Saved entries:

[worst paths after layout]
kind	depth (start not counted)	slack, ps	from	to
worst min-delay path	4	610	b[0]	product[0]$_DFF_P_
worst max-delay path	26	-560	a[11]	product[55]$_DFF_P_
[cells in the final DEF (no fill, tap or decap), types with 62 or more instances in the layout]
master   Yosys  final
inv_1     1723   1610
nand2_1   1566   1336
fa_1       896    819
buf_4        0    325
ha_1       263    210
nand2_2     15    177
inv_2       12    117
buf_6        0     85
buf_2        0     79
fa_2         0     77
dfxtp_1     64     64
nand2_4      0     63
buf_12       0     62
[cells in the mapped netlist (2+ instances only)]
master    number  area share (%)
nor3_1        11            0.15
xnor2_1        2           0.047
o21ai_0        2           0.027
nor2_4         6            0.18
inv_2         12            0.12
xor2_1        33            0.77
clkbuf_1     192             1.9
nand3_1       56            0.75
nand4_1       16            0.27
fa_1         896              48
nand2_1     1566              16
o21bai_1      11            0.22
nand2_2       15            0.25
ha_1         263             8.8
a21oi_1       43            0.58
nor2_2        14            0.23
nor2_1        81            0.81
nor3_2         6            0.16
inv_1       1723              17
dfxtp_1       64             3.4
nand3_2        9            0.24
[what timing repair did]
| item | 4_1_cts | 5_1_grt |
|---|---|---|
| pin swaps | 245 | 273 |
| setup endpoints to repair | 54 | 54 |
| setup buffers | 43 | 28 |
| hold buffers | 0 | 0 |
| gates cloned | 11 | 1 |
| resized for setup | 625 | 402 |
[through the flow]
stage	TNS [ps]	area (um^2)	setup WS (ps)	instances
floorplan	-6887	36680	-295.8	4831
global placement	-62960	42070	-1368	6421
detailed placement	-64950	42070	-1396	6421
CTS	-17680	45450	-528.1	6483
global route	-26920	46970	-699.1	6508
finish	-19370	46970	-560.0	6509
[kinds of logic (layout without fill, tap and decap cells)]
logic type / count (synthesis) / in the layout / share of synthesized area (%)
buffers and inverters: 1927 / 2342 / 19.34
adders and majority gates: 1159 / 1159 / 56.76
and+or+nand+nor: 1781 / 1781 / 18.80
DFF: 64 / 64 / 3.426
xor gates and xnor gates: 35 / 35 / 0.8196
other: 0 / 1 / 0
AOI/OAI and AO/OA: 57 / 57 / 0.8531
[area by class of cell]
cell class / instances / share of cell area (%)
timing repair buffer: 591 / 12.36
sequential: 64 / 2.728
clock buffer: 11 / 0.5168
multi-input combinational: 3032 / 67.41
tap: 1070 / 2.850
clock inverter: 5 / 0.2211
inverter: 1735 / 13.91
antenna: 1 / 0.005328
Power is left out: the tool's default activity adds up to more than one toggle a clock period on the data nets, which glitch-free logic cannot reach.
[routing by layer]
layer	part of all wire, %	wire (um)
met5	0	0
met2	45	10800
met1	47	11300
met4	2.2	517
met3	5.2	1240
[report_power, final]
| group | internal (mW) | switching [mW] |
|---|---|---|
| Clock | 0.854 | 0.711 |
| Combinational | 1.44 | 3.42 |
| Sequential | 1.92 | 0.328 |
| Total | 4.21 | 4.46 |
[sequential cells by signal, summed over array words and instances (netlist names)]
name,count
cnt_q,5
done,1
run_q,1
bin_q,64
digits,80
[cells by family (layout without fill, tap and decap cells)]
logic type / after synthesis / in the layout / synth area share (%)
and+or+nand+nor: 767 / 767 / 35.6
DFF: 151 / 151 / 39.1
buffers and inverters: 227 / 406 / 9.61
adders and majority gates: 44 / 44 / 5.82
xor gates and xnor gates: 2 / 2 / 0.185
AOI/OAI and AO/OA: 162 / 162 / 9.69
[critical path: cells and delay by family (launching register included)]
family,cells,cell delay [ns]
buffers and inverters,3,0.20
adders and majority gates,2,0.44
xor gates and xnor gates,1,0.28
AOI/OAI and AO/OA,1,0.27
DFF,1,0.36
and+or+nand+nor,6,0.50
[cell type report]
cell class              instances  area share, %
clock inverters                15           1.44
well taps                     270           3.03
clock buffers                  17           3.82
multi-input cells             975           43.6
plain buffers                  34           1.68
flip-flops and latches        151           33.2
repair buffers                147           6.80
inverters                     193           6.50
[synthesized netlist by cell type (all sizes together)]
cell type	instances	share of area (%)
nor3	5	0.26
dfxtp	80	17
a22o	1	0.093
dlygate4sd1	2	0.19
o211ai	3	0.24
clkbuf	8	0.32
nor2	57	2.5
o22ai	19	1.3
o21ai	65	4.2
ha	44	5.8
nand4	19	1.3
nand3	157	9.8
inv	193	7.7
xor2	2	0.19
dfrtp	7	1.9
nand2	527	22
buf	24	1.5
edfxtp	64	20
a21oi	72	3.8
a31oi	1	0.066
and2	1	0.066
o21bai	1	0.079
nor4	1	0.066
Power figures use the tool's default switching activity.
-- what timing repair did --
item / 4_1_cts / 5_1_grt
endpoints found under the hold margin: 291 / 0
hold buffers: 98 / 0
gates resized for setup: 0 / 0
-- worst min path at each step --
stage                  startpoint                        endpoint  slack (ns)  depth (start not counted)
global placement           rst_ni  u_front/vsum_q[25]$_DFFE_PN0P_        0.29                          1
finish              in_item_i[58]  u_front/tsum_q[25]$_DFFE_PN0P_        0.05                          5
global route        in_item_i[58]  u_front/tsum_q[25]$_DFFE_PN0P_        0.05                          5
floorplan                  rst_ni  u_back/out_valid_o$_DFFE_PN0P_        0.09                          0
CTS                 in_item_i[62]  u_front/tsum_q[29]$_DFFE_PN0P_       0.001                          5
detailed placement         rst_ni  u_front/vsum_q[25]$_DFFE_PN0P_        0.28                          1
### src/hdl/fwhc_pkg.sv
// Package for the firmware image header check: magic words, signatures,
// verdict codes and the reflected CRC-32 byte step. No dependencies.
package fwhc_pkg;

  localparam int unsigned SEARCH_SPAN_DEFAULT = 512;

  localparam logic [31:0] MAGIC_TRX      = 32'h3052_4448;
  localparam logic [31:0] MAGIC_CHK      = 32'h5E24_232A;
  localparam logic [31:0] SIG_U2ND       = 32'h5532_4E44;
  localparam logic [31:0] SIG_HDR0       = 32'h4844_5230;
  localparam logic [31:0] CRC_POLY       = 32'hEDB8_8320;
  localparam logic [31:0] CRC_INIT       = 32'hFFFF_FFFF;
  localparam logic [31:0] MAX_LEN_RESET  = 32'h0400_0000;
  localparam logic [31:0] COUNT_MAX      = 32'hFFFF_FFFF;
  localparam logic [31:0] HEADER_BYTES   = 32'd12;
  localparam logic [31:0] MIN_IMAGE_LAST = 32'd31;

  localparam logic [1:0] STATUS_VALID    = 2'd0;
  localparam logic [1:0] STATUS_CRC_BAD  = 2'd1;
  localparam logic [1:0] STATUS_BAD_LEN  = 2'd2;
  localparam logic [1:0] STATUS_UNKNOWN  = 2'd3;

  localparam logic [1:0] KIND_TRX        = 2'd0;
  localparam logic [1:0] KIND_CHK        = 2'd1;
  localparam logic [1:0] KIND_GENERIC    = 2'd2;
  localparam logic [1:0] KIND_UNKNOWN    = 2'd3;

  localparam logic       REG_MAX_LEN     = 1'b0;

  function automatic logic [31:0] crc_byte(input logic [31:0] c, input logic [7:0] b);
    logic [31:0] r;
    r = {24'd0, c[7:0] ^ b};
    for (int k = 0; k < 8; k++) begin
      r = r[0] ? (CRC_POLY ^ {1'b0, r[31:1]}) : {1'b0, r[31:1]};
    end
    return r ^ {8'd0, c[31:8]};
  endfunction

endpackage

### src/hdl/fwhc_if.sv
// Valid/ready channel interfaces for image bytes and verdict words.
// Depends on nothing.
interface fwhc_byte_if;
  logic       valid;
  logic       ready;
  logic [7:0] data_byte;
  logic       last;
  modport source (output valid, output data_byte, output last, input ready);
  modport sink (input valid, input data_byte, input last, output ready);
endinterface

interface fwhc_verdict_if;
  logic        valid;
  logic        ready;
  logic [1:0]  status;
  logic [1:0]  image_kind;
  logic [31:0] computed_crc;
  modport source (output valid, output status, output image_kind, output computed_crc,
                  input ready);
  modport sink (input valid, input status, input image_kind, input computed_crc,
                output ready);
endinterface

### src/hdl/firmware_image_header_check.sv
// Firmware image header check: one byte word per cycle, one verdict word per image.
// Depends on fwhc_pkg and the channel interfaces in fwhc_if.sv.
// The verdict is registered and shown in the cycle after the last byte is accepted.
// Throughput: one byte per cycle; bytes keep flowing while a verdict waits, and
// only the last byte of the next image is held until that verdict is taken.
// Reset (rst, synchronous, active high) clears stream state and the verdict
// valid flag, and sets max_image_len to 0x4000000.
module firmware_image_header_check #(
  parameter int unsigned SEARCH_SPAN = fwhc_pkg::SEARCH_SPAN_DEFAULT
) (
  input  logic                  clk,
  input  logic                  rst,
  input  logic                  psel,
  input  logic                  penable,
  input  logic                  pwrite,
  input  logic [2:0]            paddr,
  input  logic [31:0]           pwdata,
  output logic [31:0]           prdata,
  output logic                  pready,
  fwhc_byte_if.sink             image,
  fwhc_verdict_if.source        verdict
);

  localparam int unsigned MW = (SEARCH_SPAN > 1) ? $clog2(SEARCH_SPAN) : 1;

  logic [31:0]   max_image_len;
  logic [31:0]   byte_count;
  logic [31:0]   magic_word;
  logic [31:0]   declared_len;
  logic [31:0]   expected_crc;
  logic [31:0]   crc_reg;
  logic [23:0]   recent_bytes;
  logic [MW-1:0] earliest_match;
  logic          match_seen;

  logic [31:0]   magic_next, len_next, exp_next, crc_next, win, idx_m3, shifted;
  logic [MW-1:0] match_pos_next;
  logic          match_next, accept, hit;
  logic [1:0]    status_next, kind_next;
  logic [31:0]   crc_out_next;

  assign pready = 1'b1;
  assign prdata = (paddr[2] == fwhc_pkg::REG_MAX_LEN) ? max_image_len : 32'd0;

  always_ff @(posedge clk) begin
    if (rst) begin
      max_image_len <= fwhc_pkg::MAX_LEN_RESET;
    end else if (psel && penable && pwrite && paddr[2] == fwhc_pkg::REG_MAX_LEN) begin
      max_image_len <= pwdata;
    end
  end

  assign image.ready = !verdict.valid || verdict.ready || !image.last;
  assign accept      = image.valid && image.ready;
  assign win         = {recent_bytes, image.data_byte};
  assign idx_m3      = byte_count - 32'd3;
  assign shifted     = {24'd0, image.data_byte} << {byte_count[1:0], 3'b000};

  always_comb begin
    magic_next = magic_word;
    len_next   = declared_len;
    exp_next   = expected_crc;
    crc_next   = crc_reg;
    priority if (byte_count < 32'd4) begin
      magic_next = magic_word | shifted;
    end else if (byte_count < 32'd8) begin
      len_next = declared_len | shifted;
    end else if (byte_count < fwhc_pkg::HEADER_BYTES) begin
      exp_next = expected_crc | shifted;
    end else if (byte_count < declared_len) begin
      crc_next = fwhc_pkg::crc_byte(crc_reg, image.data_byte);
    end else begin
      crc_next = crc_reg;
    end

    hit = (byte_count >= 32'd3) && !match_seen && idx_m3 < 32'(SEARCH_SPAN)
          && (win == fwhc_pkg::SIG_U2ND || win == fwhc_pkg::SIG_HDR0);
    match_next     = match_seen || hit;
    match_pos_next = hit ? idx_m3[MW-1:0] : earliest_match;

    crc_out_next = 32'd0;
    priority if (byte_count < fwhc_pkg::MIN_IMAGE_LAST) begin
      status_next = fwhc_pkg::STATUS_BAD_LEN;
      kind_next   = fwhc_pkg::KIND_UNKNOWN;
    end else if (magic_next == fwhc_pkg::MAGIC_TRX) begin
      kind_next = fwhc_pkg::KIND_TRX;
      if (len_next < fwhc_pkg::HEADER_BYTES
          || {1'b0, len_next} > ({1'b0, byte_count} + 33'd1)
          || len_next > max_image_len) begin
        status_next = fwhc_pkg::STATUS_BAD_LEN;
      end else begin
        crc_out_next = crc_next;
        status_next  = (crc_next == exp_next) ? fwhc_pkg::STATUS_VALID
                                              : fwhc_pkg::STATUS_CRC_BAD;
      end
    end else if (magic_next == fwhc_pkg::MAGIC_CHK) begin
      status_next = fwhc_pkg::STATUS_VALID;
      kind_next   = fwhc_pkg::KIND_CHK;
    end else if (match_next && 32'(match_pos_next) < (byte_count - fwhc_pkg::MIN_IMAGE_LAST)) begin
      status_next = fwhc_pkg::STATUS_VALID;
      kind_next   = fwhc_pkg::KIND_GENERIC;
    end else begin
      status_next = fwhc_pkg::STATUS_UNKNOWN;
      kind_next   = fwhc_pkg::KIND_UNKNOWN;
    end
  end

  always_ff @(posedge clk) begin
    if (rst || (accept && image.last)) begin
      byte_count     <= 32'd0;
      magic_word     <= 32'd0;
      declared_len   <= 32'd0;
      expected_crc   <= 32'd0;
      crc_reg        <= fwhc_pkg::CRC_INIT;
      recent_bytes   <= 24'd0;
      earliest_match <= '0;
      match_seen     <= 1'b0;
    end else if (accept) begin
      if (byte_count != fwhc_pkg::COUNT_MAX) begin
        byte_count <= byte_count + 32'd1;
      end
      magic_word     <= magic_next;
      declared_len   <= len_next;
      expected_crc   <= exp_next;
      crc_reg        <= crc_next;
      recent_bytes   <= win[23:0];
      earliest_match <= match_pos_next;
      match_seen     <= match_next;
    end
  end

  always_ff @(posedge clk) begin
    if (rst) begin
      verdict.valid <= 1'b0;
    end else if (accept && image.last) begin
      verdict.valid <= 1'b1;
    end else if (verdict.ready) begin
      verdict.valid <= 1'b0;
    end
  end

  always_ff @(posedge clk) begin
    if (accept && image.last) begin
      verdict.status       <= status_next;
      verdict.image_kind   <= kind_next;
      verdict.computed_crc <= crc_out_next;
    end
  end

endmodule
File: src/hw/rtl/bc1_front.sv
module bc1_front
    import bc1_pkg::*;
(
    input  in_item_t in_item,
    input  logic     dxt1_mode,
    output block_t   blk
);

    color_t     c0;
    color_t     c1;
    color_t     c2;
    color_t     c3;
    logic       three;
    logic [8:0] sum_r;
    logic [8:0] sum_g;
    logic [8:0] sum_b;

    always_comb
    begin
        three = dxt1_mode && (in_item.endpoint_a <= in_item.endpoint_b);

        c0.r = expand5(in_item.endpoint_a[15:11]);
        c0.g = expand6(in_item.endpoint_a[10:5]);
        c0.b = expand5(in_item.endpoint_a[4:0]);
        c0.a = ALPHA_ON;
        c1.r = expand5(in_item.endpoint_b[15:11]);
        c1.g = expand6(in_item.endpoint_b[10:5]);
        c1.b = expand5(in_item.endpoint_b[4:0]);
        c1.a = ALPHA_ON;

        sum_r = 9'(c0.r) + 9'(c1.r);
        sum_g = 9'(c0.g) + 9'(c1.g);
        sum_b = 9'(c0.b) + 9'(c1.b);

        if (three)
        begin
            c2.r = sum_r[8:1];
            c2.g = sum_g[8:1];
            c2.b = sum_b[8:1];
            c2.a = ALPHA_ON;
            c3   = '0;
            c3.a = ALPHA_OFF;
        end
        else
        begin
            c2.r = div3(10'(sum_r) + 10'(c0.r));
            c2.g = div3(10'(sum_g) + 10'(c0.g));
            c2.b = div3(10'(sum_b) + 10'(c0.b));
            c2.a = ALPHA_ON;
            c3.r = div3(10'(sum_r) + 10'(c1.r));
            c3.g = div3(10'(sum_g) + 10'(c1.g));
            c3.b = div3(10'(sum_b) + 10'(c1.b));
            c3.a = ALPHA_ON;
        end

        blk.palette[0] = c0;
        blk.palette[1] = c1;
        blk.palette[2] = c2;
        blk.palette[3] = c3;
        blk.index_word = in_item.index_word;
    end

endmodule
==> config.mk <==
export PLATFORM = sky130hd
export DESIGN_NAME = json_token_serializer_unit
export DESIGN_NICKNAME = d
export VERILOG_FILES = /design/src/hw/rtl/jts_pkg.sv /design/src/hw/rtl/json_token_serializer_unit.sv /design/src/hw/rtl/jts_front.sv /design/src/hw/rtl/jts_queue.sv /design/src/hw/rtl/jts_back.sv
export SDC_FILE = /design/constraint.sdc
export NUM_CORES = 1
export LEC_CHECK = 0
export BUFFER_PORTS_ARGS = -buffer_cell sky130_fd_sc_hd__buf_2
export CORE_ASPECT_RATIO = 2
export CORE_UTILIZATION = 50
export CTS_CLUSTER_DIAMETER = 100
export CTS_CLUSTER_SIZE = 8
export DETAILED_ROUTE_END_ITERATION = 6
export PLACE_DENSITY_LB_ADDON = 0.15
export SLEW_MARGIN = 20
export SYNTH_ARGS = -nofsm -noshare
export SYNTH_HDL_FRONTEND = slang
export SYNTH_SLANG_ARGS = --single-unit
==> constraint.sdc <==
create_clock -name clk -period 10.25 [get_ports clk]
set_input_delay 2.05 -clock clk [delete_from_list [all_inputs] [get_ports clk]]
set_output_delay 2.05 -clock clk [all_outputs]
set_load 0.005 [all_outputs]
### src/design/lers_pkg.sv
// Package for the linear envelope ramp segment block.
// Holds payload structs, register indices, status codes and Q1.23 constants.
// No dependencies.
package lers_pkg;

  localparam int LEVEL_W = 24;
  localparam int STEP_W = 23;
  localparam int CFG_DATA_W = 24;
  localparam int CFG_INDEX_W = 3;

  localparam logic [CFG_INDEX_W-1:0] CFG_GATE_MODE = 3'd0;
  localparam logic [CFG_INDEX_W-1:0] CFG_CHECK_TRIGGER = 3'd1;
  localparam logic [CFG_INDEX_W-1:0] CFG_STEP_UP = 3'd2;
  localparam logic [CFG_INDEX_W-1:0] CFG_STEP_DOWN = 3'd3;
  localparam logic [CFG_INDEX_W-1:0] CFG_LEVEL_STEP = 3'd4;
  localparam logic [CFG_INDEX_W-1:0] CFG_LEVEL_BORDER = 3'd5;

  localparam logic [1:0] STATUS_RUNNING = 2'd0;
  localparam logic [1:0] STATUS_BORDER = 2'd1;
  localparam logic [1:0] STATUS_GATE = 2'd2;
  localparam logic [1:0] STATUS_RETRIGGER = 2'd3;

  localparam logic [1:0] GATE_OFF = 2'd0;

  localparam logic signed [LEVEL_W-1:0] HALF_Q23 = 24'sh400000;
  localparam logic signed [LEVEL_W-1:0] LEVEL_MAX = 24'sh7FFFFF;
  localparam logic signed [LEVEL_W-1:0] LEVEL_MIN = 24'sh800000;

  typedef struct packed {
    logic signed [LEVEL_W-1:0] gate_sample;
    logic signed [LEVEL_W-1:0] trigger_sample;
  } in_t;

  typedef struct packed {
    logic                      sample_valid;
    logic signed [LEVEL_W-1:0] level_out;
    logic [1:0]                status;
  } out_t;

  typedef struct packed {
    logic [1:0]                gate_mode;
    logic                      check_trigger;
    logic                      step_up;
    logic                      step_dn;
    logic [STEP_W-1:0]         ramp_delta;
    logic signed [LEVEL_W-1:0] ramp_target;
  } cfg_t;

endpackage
---
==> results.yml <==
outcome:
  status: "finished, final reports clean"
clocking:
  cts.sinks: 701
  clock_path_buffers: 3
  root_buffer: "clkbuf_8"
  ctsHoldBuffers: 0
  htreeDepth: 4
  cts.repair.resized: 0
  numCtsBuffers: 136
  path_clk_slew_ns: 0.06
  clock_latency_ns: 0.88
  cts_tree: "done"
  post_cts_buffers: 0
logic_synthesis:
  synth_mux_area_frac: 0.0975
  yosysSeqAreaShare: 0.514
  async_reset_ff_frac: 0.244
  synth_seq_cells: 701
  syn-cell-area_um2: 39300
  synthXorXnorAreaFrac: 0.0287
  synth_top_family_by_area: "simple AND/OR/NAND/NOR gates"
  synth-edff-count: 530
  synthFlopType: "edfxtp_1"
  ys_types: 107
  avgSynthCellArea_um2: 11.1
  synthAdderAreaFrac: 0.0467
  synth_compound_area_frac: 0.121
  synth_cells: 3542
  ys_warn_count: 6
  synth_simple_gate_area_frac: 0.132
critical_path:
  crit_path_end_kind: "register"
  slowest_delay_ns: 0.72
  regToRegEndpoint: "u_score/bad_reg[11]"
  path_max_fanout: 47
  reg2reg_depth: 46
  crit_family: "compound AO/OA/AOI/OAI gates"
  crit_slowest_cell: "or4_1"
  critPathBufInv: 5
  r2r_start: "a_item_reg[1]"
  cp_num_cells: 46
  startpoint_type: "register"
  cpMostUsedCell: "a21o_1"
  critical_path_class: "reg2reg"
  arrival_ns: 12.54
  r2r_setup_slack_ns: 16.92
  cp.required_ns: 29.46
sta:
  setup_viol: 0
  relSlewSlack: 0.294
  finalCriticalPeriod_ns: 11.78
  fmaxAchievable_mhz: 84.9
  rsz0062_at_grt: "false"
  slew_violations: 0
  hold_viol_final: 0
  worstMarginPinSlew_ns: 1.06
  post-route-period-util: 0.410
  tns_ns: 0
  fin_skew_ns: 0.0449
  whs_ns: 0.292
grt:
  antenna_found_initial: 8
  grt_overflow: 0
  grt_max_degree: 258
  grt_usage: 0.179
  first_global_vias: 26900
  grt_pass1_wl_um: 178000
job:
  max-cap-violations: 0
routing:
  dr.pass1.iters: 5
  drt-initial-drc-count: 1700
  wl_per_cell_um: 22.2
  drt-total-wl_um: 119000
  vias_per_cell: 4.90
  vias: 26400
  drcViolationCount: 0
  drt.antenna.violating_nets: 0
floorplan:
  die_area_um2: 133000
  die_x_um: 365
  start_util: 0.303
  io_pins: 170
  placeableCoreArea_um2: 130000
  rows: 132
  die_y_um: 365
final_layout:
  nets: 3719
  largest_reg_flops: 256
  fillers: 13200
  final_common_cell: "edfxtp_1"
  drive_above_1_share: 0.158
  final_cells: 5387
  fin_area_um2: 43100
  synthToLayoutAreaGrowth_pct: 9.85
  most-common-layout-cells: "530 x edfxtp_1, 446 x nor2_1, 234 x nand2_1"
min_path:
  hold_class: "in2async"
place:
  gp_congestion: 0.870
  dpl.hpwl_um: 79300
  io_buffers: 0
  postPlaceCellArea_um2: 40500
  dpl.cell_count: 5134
==
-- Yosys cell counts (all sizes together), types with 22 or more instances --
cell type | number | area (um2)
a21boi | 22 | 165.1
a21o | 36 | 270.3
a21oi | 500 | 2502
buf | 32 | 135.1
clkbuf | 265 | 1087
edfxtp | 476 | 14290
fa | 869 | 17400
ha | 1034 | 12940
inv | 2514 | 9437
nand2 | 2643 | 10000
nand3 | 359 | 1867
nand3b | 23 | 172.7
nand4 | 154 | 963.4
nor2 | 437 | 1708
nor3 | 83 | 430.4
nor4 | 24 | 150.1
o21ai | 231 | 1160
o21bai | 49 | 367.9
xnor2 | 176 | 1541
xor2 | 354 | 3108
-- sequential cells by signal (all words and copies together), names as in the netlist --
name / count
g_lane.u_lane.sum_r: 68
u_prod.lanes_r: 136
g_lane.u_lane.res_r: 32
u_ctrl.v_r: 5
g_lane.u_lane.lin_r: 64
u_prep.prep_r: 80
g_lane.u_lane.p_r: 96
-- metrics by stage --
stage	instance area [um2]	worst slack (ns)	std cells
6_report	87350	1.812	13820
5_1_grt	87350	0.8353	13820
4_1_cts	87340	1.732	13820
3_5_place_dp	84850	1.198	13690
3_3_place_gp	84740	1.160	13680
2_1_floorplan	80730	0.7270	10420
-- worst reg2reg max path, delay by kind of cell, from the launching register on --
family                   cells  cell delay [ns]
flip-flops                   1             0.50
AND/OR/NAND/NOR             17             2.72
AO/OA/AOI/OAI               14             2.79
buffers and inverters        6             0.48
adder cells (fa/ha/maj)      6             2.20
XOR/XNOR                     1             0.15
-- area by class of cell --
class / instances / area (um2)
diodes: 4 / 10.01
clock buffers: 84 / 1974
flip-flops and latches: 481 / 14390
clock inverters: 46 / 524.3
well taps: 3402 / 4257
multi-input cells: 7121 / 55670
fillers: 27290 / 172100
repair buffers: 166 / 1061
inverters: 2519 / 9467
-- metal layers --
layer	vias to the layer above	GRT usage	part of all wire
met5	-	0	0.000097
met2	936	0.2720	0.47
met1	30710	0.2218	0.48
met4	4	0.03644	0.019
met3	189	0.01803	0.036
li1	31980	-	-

Exercise prompt »
Retype exactly the lines of the data above that fall between the line with "[worst paths after layout]" and the line with "logic type / count", inclusive, and add nothing.

Solution for this exercise »
[worst paths after layout]
kind	depth (start not counted)	slack, ps	from	to
worst min-delay path	4	610	b[0]	product[0]$_DFF_P_
worst max-delay path	26	-560	a[11]	product[55]$_DFF_P_
[cells in the final DEF (no fill, tap or decap), types with 62 or more instances in the layout]
master   Yosys  final
inv_1     1723   1610
nand2_1   1566   1336
fa_1       896    819
buf_4        0    325
ha_1       263    210
nand2_2     15    177
inv_2       12    117
buf_6        0     85
buf_2        0     79
fa_2         0     77
dfxtp_1     64     64
nand2_4      0     63
buf_12       0     62
[cells in the mapped netlist (2+ instances only)]
master    number  area share (%)
nor3_1        11            0.15
xnor2_1        2           0.047
o21ai_0        2           0.027
nor2_4         6            0.18
inv_2         12            0.12
xor2_1        33            0.77
clkbuf_1     192             1.9
nand3_1       56            0.75
nand4_1       16            0.27
fa_1         896              48
nand2_1     1566              16
o21bai_1      11            0.22
nand2_2       15            0.25
ha_1         263             8.8
a21oi_1       43            0.58
nor2_2        14            0.23
nor2_1        81            0.81
nor3_2         6            0.16
inv_1       1723              17
dfxtp_1       64             3.4
nand3_2        9            0.24
[what timing repair did]
| item | 4_1_cts | 5_1_grt |
|---|---|---|
| pin swaps | 245 | 273 |
| setup endpoints to repair | 54 | 54 |
| setup buffers | 43 | 28 |
| hold buffers | 0 | 0 |
| gates cloned | 11 | 1 |
| resized for setup | 625 | 402 |
[through the flow]
stage	TNS [ps]	area (um^2)	setup WS (ps)	instances
floorplan	-6887	36680	-295.8	4831
global placement	-62960	42070	-1368	6421
detailed placement	-64950	42070	-1396	6421
CTS	-17680	45450	-528.1	6483
global route	-26920	46970	-699.1	6508
finish	-19370	46970	-560.0	6509
[kinds of logic (layout without fill, tap and decap cells)]
logic type / count (synthesis) / in the layout / share of synthesized area (%)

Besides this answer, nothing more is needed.